(DATA FOR REVIEW begins)

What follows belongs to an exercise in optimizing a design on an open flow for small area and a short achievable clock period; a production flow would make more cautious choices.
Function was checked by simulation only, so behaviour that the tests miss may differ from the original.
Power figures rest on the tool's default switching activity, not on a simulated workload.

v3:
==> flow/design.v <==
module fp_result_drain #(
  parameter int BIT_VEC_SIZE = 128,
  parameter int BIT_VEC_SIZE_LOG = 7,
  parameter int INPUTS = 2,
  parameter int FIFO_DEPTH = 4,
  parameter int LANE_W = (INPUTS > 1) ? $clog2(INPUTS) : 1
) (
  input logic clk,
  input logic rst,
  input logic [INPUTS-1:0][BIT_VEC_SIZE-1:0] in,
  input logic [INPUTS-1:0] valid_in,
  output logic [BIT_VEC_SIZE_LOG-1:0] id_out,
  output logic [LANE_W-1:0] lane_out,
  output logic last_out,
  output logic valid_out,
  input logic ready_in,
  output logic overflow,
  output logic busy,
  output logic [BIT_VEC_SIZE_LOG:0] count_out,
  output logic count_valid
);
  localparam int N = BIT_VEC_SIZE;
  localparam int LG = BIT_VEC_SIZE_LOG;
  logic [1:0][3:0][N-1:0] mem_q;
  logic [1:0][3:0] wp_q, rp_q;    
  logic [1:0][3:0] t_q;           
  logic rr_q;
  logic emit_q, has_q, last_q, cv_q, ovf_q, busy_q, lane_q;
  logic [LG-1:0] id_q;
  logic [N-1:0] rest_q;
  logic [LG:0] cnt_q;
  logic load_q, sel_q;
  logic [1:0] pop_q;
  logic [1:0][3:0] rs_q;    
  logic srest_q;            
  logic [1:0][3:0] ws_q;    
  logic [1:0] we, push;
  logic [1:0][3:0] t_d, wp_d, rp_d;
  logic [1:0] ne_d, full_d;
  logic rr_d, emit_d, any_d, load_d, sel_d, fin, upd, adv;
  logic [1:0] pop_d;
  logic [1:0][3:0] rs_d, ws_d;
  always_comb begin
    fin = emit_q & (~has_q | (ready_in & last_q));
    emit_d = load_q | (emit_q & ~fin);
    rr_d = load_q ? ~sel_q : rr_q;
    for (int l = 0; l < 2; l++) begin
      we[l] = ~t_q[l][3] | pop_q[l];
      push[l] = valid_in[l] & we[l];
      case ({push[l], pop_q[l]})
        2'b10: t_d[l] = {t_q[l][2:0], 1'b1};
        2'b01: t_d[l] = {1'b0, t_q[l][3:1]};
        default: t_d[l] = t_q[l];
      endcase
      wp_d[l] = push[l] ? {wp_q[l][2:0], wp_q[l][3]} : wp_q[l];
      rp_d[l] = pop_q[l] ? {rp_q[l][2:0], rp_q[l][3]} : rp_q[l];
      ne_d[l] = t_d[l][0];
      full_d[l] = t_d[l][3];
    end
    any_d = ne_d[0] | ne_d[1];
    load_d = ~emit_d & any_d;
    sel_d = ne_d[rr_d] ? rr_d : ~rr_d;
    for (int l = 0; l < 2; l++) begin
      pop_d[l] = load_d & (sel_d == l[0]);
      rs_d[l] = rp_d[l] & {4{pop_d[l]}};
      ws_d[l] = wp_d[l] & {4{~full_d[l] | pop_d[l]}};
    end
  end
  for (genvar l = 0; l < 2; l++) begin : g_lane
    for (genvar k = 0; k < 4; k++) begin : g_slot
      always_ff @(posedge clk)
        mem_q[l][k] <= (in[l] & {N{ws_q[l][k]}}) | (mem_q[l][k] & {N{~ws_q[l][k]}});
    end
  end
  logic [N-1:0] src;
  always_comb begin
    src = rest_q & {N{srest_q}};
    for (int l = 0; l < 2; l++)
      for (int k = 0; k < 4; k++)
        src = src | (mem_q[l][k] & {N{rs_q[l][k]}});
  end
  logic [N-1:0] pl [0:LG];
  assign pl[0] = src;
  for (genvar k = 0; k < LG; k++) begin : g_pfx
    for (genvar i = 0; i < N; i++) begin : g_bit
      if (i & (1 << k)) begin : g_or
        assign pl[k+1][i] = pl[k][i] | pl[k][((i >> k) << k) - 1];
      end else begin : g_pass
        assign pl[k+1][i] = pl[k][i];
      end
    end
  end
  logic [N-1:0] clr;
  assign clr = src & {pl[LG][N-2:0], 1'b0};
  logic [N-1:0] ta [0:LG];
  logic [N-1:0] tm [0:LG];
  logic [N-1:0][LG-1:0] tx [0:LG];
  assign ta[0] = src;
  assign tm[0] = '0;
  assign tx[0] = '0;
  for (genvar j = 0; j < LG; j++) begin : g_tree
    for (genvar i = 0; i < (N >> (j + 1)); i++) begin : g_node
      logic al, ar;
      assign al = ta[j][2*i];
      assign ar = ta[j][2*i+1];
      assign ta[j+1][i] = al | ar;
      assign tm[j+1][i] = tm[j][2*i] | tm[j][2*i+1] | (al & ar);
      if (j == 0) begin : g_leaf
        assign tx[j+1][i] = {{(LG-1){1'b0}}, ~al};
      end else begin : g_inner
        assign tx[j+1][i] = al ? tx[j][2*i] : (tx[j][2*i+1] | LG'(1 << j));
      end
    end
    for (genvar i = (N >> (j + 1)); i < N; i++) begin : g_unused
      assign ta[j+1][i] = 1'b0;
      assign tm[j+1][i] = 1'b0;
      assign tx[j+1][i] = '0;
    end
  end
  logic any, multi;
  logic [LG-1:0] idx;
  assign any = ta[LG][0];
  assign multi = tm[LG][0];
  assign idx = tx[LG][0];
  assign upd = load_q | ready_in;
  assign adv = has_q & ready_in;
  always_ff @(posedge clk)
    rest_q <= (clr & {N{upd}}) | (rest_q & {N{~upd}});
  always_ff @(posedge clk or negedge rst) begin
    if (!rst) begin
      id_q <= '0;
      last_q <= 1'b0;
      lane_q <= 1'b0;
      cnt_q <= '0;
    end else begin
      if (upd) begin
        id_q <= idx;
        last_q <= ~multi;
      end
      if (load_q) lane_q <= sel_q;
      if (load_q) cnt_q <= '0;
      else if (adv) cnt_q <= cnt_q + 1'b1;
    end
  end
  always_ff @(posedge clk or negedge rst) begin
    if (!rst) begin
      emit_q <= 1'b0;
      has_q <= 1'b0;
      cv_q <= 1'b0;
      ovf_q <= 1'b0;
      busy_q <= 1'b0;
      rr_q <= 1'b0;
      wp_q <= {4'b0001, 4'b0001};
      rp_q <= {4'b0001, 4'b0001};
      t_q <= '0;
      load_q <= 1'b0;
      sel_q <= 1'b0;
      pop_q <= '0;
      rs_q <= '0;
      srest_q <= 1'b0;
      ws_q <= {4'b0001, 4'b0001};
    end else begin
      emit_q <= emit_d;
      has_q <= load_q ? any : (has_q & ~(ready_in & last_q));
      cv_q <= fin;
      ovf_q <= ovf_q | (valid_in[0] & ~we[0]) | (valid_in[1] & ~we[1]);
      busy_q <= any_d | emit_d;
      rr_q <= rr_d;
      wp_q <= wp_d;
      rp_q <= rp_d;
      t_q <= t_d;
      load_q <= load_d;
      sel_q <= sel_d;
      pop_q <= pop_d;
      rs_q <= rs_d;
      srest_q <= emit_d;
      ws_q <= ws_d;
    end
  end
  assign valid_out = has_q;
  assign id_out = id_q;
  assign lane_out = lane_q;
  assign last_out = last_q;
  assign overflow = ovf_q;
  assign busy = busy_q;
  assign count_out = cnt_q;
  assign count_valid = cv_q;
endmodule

(DATA FOR REVIEW ends)
(DATA FOR REVIEW begins)

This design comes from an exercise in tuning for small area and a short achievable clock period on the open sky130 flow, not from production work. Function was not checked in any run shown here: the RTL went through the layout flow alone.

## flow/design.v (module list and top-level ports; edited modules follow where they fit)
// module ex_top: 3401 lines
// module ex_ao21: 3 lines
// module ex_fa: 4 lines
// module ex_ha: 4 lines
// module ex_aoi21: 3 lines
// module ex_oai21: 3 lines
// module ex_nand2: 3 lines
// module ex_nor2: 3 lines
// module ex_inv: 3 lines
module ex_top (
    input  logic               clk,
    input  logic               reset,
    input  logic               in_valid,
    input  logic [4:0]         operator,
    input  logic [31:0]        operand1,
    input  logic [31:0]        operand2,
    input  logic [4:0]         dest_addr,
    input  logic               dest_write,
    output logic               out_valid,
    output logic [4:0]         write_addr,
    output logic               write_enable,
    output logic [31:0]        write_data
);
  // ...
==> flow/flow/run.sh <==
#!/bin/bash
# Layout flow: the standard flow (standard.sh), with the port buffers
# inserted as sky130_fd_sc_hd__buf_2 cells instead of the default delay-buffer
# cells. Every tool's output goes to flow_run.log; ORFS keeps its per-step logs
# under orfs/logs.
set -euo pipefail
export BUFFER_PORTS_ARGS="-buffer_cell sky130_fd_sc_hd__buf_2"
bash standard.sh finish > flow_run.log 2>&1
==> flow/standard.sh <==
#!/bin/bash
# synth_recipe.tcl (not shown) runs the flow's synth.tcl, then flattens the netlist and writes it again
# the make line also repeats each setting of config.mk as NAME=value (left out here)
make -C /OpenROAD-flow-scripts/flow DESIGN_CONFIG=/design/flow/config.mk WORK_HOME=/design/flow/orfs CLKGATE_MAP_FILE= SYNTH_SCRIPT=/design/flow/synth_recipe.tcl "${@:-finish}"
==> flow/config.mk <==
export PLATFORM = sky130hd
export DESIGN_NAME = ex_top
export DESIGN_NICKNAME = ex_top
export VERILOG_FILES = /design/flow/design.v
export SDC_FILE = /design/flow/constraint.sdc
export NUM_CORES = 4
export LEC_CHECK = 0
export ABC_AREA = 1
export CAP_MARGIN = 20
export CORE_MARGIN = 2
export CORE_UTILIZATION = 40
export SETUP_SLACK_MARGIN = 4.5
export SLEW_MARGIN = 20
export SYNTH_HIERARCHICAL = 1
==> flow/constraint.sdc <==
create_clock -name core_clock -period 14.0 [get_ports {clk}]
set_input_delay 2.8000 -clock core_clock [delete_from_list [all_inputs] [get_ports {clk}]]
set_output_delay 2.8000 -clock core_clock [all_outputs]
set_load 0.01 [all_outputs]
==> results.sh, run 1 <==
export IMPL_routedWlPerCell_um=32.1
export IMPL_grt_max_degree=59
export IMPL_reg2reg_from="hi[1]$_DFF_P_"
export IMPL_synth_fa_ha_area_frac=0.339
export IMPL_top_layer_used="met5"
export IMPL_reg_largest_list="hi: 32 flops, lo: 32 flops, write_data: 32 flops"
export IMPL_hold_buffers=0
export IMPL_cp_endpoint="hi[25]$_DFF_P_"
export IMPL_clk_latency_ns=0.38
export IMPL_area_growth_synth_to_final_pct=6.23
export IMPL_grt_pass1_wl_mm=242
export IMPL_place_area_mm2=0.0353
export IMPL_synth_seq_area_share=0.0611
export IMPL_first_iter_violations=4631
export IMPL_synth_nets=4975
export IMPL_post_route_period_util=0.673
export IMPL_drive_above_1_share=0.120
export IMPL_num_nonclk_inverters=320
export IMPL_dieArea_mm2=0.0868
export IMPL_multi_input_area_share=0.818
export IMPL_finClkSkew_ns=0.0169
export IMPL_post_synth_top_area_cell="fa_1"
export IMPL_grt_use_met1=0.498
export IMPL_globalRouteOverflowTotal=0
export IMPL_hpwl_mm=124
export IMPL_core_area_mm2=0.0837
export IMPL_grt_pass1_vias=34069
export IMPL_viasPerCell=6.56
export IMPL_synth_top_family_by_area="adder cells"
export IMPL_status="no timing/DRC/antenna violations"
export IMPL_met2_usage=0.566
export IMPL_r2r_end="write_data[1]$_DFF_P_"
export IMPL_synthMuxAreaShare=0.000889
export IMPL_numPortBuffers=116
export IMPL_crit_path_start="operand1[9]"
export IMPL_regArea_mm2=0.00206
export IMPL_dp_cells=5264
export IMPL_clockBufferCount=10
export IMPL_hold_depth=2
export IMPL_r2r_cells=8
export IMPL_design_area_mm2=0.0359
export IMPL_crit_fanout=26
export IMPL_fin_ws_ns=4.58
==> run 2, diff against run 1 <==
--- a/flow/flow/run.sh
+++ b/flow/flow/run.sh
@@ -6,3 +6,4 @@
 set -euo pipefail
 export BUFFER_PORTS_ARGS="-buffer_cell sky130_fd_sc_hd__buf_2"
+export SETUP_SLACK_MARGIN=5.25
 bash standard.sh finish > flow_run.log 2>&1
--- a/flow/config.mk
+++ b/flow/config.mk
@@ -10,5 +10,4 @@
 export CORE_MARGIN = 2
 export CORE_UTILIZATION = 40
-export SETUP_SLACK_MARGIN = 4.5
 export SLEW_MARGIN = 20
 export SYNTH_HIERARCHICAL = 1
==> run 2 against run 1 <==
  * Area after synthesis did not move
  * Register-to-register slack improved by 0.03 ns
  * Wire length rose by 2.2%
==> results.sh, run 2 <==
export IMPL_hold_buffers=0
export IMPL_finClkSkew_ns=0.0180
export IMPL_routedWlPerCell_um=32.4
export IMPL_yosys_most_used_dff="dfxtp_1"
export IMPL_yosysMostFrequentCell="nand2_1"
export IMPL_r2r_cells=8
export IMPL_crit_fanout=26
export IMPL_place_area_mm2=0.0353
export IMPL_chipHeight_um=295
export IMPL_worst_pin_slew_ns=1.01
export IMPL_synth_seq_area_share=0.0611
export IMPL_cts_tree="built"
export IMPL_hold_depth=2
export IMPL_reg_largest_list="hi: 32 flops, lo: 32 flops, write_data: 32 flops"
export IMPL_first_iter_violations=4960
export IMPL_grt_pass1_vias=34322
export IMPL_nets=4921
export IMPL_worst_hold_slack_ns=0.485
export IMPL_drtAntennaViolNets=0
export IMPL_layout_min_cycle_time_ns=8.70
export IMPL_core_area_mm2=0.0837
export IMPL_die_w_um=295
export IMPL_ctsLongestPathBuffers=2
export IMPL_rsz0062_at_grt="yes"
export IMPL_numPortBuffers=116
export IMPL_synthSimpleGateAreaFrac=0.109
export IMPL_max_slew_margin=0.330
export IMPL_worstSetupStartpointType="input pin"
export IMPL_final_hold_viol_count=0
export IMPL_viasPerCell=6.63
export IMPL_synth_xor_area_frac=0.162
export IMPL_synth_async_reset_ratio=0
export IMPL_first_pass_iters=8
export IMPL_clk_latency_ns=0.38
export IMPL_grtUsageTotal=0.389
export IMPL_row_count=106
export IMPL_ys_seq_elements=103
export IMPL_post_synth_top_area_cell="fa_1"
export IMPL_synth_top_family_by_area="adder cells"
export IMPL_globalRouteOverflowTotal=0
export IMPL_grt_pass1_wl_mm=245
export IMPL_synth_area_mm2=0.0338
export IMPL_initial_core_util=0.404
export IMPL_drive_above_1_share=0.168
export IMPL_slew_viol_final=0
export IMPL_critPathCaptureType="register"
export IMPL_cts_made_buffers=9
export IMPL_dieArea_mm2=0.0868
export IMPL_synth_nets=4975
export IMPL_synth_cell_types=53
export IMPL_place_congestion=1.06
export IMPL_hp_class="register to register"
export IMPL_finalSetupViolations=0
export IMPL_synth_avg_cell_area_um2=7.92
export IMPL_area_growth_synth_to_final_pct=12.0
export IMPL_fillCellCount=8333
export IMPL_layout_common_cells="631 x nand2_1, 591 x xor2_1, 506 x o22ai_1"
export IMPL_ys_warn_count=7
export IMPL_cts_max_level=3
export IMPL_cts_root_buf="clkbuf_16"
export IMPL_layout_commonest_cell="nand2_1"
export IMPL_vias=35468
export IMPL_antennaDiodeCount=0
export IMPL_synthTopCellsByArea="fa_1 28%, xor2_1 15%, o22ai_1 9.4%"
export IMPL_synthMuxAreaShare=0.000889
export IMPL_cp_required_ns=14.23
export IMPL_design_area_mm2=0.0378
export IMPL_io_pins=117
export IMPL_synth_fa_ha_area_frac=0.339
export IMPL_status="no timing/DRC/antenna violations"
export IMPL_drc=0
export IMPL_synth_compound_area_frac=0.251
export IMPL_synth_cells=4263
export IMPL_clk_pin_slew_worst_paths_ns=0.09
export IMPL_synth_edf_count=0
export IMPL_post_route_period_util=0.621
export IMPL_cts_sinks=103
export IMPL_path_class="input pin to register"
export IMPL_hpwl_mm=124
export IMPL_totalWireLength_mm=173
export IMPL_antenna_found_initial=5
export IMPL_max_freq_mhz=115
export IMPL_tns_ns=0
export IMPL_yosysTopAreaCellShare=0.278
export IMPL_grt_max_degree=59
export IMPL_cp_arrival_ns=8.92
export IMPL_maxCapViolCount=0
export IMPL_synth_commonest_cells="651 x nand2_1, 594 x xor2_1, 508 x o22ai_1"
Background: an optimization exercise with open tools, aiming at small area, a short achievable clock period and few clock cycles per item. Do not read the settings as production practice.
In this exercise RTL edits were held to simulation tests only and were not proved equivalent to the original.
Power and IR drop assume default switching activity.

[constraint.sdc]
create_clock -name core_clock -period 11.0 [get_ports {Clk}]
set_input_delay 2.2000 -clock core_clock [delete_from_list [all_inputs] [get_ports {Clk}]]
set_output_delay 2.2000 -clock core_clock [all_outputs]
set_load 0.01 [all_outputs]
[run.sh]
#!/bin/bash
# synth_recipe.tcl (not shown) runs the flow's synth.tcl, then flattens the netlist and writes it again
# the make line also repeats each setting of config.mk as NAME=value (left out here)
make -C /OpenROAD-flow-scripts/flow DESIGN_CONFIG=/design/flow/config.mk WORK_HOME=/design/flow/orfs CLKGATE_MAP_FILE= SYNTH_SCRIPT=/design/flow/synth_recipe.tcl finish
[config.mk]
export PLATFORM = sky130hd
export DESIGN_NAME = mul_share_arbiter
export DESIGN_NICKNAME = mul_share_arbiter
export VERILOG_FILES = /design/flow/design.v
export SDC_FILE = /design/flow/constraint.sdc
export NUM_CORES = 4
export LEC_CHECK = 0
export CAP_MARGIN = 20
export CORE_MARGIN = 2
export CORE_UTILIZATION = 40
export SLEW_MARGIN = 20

(DATA FOR REVIEW ends)

■ **WHAT IS BEING ASKED**
Report, with no additional words, how many lines in the records above contain the word "simulation".

■ **WRITTEN RESPONSE**
2